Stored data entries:
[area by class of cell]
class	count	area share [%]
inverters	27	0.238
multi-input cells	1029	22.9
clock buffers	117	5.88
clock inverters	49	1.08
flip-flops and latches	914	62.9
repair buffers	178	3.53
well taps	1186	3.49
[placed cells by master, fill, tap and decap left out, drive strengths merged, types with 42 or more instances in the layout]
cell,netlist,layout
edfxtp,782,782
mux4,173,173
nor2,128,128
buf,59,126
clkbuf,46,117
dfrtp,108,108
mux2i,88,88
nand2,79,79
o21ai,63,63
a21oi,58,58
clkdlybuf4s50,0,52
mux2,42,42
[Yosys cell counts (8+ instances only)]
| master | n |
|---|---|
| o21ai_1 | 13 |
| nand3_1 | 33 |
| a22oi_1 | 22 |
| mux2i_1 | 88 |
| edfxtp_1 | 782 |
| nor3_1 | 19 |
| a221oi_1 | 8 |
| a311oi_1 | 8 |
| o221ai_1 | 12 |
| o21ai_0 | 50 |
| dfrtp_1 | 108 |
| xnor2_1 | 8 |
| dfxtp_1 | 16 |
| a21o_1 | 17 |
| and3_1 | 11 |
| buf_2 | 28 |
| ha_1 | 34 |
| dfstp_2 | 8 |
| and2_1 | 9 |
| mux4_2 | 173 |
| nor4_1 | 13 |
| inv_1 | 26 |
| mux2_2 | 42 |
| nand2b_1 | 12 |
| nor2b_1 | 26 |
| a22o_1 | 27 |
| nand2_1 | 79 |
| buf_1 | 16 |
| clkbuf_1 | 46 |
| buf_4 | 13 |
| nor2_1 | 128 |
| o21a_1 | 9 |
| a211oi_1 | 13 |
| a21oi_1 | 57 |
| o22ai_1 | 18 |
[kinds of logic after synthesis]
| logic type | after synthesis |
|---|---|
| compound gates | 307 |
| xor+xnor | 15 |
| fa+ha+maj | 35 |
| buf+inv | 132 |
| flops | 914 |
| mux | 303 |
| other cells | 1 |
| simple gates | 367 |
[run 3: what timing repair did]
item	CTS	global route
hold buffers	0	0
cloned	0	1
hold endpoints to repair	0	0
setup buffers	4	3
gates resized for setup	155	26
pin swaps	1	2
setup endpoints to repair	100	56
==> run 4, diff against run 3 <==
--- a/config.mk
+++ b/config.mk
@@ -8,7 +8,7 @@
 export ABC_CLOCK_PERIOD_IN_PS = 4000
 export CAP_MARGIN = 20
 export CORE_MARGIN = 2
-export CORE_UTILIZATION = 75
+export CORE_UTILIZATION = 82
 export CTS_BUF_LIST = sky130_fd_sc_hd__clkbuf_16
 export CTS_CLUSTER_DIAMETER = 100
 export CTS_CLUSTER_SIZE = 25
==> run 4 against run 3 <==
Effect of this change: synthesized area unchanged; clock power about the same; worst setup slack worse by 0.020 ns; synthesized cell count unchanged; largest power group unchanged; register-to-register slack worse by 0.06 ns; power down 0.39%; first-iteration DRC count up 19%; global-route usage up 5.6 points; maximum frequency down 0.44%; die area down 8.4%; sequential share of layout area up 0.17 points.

...

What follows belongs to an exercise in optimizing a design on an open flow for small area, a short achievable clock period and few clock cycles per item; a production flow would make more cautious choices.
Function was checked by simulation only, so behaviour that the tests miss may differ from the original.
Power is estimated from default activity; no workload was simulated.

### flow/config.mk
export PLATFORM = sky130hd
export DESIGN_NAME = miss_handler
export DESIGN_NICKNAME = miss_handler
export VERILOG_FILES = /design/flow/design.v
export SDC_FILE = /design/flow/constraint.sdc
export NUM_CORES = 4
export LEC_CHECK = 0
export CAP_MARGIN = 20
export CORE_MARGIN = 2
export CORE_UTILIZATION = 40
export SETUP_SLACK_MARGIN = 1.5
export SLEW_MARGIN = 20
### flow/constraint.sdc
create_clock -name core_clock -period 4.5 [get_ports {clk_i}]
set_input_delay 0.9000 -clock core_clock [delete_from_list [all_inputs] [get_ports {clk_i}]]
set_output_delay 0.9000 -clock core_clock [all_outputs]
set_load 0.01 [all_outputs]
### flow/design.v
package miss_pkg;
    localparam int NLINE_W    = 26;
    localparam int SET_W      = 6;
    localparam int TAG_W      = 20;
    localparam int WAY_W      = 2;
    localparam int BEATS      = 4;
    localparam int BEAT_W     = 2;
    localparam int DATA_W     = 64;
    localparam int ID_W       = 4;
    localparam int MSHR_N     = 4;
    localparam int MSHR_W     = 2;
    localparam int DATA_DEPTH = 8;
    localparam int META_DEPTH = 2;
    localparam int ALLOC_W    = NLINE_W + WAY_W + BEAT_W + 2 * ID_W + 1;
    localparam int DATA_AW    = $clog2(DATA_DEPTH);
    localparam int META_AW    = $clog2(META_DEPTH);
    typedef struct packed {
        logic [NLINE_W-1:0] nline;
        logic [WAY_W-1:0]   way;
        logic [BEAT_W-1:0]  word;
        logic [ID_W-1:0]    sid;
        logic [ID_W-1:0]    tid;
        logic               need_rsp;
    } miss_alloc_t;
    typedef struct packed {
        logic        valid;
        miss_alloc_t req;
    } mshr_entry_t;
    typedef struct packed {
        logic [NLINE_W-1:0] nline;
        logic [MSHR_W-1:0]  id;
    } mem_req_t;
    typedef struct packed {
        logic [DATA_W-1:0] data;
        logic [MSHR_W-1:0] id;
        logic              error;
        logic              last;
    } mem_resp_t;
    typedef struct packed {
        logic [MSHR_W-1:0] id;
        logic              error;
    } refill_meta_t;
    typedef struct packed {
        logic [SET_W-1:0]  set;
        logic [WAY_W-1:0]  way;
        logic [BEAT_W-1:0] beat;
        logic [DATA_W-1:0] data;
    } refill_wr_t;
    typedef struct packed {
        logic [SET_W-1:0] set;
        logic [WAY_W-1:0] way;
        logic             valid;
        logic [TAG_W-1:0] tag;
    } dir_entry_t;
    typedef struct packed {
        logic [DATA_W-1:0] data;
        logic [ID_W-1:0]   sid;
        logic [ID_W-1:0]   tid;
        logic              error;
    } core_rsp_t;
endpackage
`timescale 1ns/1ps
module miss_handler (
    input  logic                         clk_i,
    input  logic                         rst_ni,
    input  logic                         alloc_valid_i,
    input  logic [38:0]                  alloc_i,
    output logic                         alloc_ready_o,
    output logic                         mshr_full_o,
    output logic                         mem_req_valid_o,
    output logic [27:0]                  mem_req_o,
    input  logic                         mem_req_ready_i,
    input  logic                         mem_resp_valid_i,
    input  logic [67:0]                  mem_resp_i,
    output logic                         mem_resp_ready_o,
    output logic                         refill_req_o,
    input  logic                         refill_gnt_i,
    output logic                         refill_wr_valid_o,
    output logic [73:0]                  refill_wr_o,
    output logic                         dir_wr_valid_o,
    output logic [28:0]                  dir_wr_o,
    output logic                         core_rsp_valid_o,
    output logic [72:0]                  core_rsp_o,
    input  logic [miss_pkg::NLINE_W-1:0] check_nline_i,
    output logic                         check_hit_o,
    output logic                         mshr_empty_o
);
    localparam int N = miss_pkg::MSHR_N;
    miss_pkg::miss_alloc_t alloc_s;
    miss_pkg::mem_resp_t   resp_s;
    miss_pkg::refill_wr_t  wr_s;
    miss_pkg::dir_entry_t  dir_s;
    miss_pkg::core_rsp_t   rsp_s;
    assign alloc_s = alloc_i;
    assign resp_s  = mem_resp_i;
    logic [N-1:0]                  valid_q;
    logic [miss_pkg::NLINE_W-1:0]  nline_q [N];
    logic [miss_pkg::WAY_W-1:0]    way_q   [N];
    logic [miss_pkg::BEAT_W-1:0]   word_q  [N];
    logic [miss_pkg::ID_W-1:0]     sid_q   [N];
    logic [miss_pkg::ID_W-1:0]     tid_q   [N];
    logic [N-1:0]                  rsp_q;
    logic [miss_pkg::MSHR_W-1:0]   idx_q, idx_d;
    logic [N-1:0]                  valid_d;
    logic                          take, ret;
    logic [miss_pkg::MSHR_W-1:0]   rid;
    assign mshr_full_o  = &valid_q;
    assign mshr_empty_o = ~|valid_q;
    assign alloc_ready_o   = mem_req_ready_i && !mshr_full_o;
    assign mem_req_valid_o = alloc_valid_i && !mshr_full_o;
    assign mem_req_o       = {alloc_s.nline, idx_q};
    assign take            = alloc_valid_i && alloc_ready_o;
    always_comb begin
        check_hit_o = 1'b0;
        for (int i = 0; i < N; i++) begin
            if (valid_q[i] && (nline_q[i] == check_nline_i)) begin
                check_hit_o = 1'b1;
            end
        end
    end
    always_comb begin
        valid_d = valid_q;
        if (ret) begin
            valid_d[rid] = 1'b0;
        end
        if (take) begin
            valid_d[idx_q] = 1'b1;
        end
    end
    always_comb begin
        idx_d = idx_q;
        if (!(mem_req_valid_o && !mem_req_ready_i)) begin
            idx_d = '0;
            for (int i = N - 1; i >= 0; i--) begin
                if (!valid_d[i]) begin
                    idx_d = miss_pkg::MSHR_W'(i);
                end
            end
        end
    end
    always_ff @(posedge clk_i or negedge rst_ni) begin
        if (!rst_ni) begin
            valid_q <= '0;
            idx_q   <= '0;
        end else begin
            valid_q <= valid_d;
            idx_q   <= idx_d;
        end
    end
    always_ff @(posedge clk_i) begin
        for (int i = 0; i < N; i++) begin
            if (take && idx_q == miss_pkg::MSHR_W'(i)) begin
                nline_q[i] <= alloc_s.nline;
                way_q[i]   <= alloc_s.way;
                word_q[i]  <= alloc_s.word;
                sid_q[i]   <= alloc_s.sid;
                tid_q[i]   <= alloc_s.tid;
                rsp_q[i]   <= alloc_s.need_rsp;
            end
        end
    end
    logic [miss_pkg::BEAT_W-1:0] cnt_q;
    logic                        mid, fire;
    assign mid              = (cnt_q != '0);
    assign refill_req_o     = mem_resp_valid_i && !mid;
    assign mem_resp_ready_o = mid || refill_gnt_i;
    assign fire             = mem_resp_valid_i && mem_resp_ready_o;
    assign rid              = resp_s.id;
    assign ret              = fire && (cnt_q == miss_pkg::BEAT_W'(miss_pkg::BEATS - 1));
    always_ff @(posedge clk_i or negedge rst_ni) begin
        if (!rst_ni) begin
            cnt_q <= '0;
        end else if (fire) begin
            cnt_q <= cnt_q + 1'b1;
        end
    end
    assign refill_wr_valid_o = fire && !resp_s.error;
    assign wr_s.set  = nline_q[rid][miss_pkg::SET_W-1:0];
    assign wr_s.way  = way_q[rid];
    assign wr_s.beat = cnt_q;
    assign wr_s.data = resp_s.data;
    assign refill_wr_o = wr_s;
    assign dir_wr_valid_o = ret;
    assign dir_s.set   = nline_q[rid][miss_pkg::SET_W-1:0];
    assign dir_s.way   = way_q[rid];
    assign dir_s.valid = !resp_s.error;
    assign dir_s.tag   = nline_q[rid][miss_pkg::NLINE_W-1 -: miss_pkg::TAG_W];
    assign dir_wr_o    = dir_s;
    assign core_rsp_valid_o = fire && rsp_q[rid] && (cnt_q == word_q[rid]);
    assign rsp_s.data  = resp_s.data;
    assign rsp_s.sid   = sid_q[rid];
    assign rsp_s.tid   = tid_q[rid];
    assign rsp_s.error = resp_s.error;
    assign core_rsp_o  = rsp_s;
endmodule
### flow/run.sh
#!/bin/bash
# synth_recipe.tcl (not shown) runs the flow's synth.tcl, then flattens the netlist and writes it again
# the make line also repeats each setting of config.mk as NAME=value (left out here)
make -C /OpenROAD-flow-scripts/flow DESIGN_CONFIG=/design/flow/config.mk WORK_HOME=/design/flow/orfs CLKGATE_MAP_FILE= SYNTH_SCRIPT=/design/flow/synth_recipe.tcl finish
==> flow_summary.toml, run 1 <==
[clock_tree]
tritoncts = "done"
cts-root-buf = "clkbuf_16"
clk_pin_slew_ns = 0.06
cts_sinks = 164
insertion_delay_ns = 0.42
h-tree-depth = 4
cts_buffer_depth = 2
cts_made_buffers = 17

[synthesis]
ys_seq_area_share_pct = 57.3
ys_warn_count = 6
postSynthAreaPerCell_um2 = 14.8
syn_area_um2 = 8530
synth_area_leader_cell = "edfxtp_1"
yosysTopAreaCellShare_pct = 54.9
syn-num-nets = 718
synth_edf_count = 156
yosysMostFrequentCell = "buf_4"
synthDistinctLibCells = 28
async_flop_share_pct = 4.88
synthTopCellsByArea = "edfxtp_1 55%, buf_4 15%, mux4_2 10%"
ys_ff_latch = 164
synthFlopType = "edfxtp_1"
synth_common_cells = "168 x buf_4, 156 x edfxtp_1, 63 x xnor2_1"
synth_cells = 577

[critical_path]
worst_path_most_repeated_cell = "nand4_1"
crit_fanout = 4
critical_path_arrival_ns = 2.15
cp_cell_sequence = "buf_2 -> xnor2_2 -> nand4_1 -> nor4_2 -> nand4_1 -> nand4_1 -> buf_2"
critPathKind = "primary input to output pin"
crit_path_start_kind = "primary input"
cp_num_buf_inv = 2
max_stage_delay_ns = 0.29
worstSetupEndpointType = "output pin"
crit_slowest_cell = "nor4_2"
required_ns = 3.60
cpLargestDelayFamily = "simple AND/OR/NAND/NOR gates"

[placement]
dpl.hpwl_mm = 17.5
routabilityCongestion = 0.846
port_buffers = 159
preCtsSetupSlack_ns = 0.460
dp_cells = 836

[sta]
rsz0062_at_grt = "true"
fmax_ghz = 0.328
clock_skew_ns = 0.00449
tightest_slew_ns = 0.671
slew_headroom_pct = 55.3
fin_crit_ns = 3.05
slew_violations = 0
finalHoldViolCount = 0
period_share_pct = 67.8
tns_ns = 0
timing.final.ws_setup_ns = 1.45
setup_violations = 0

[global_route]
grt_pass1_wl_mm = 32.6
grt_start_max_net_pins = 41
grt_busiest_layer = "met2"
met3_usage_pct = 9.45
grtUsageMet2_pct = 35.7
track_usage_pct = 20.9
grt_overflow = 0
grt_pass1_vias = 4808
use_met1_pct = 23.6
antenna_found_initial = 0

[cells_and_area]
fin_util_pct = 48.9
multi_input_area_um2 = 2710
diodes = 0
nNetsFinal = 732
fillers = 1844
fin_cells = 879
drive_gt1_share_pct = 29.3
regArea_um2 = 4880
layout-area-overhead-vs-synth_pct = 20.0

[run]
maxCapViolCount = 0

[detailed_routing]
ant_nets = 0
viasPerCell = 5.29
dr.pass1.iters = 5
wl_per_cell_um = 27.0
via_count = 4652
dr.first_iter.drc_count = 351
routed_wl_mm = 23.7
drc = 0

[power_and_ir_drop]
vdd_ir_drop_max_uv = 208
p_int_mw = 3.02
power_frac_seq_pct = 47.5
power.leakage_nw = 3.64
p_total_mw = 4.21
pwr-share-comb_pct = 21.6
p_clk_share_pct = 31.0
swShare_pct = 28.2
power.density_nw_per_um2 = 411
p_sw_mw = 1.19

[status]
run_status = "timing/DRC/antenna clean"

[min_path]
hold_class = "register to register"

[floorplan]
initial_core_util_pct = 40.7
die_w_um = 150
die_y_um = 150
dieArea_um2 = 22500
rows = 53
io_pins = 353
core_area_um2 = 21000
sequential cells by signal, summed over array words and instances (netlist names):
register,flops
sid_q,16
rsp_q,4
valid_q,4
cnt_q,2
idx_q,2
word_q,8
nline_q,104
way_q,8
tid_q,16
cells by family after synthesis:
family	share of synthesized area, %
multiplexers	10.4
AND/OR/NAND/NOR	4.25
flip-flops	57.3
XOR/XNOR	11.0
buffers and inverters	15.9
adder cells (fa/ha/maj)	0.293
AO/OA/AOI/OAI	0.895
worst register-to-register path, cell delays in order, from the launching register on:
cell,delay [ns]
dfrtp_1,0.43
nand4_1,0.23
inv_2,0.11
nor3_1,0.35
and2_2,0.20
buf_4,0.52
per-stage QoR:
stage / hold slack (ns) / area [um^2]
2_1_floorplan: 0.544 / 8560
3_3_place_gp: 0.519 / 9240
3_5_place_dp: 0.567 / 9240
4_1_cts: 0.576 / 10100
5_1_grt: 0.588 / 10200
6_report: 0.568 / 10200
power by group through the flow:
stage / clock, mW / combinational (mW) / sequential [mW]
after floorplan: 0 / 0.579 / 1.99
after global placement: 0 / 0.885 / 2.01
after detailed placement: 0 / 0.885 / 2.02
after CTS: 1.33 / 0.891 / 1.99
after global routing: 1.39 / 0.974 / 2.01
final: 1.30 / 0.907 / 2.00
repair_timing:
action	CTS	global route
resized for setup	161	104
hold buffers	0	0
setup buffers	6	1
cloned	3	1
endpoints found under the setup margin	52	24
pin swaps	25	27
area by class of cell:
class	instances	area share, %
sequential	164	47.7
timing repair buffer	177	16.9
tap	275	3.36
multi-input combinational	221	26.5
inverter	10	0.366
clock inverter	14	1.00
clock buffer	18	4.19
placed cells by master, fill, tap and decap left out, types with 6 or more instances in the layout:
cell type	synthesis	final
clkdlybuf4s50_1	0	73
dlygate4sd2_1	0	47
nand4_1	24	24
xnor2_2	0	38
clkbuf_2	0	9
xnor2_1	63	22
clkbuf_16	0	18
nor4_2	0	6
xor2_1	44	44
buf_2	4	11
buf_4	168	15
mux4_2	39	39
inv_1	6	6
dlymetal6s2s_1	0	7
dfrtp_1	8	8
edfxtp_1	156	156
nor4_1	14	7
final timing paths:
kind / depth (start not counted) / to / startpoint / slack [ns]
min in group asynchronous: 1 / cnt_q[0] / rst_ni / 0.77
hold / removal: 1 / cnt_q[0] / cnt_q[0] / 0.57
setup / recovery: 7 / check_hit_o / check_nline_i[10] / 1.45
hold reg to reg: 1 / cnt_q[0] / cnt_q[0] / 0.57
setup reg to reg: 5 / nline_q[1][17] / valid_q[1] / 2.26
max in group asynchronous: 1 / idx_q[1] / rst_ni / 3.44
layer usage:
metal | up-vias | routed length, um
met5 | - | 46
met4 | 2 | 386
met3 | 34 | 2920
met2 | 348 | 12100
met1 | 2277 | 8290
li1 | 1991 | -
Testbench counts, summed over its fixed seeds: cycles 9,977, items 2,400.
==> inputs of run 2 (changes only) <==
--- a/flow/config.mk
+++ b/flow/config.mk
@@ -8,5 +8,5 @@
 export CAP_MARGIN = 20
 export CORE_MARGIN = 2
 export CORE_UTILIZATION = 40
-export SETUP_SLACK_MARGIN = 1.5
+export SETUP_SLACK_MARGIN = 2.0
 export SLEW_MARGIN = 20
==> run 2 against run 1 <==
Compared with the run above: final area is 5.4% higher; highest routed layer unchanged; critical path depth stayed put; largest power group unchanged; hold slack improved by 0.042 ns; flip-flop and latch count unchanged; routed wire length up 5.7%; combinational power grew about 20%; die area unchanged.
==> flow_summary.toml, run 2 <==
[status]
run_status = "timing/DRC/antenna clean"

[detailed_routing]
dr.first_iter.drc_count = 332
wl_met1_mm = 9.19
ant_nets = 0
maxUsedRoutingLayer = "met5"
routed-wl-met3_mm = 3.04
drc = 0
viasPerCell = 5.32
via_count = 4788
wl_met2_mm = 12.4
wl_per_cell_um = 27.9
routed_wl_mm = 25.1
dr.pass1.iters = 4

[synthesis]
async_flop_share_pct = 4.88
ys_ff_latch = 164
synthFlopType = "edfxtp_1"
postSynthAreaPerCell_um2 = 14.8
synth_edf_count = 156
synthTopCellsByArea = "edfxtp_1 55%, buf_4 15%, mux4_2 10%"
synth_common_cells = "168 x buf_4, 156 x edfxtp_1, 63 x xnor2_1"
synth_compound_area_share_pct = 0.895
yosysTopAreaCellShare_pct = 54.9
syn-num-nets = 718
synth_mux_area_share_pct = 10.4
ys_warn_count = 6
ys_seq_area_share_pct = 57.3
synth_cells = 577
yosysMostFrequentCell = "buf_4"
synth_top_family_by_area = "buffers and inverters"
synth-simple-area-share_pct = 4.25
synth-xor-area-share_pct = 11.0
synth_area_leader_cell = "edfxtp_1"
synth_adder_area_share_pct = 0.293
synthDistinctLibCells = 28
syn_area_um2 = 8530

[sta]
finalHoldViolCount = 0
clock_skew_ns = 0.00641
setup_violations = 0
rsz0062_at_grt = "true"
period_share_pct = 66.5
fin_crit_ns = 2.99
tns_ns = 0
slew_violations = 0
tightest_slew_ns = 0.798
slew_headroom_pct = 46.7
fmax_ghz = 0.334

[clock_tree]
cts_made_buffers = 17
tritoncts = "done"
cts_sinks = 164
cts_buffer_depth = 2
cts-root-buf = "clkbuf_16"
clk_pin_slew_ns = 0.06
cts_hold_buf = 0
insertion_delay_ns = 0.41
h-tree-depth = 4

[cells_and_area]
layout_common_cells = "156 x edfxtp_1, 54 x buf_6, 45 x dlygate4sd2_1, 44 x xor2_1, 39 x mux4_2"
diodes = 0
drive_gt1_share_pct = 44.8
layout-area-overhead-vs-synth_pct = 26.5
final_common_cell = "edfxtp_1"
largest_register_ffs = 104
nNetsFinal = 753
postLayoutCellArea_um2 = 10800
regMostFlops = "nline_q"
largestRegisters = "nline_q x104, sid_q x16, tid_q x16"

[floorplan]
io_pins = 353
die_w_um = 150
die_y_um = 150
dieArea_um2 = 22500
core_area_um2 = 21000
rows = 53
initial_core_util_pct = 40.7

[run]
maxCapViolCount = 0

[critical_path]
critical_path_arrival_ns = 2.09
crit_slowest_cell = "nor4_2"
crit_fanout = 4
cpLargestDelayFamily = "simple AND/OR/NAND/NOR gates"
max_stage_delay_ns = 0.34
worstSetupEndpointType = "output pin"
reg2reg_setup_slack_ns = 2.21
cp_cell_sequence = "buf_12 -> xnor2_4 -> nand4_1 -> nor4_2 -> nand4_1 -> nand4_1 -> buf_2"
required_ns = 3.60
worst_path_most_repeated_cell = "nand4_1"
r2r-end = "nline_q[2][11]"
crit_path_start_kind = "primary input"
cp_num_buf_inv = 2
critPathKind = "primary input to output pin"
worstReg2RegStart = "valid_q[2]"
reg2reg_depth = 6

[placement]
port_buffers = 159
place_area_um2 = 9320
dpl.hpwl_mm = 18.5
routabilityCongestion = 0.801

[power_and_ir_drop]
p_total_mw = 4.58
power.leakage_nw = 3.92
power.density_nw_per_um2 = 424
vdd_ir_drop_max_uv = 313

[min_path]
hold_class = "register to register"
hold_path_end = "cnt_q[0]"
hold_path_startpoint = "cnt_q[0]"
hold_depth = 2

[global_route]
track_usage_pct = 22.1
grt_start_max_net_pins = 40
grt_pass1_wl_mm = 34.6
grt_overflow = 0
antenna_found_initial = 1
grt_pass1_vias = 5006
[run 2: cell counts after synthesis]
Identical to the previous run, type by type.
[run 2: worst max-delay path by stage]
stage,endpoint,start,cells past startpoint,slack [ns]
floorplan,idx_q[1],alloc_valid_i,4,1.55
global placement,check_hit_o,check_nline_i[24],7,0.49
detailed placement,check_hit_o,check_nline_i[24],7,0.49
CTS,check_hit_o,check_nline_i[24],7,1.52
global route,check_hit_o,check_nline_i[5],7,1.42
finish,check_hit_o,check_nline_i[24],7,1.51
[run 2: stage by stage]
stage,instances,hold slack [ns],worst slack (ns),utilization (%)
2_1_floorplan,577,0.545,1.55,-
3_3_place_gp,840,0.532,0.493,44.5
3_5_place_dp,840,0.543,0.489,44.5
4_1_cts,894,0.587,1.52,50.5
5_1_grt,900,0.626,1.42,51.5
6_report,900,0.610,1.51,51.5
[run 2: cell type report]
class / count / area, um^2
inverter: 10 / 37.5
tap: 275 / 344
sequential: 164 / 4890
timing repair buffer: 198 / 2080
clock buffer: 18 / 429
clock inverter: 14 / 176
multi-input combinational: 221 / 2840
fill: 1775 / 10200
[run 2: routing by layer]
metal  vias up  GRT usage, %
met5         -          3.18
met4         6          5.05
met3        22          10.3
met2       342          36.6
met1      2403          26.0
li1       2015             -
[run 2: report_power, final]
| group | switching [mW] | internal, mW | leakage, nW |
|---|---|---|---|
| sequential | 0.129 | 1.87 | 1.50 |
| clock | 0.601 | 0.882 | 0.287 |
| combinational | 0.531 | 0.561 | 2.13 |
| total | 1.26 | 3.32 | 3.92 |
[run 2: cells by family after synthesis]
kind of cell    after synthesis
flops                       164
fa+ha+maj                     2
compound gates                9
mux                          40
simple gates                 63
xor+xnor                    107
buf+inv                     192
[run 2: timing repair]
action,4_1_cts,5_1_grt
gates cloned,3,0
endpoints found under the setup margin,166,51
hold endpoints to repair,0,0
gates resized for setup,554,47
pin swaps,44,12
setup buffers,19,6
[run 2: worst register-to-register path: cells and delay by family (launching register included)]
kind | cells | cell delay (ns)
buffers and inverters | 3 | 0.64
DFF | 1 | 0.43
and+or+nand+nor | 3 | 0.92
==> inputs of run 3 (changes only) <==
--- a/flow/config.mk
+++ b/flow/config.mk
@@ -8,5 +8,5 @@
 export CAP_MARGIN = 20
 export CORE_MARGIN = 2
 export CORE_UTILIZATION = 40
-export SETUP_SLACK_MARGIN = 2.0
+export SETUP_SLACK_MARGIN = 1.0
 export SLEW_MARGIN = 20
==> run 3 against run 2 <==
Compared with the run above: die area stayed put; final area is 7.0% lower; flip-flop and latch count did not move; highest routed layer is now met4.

_ACTIVITY_.
Can you repeat, word for word, every line above from the one containing "nor2b_1 | 26 |" down to the one containing "run 4 against", including both?

_RESPONSE TO THIS TASK_.
| nor2b_1 | 26 |
| a22o_1 | 27 |
| nand2_1 | 79 |
| buf_1 | 16 |
| clkbuf_1 | 46 |
| buf_4 | 13 |
| nor2_1 | 128 |
| o21a_1 | 9 |
| a211oi_1 | 13 |
| a21oi_1 | 57 |
| o22ai_1 | 18 |
[kinds of logic after synthesis]
| logic type | after synthesis |
|---|---|
| compound gates | 307 |
| xor+xnor | 15 |
| fa+ha+maj | 35 |
| buf+inv | 132 |
| flops | 914 |
| mux | 303 |
| other cells | 1 |
| simple gates | 367 |
[run 3: what timing repair did]
item	CTS	global route
hold buffers	0	0
cloned	0	1
hold endpoints to repair	0	0
setup buffers	4	3
gates resized for setup	155	26
pin swaps	1	2
setup endpoints to repair	100	56
==> run 4, diff against run 3 <==
--- a/config.mk
+++ b/config.mk
@@ -8,7 +8,7 @@
 export ABC_CLOCK_PERIOD_IN_PS = 4000
 export CAP_MARGIN = 20
 export CORE_MARGIN = 2
-export CORE_UTILIZATION = 75
+export CORE_UTILIZATION = 82
 export CTS_BUF_LIST = sky130_fd_sc_hd__clkbuf_16
 export CTS_CLUSTER_DIAMETER = 100
 export CTS_CLUSTER_SIZE = 25
==> run 4 against run 3 <==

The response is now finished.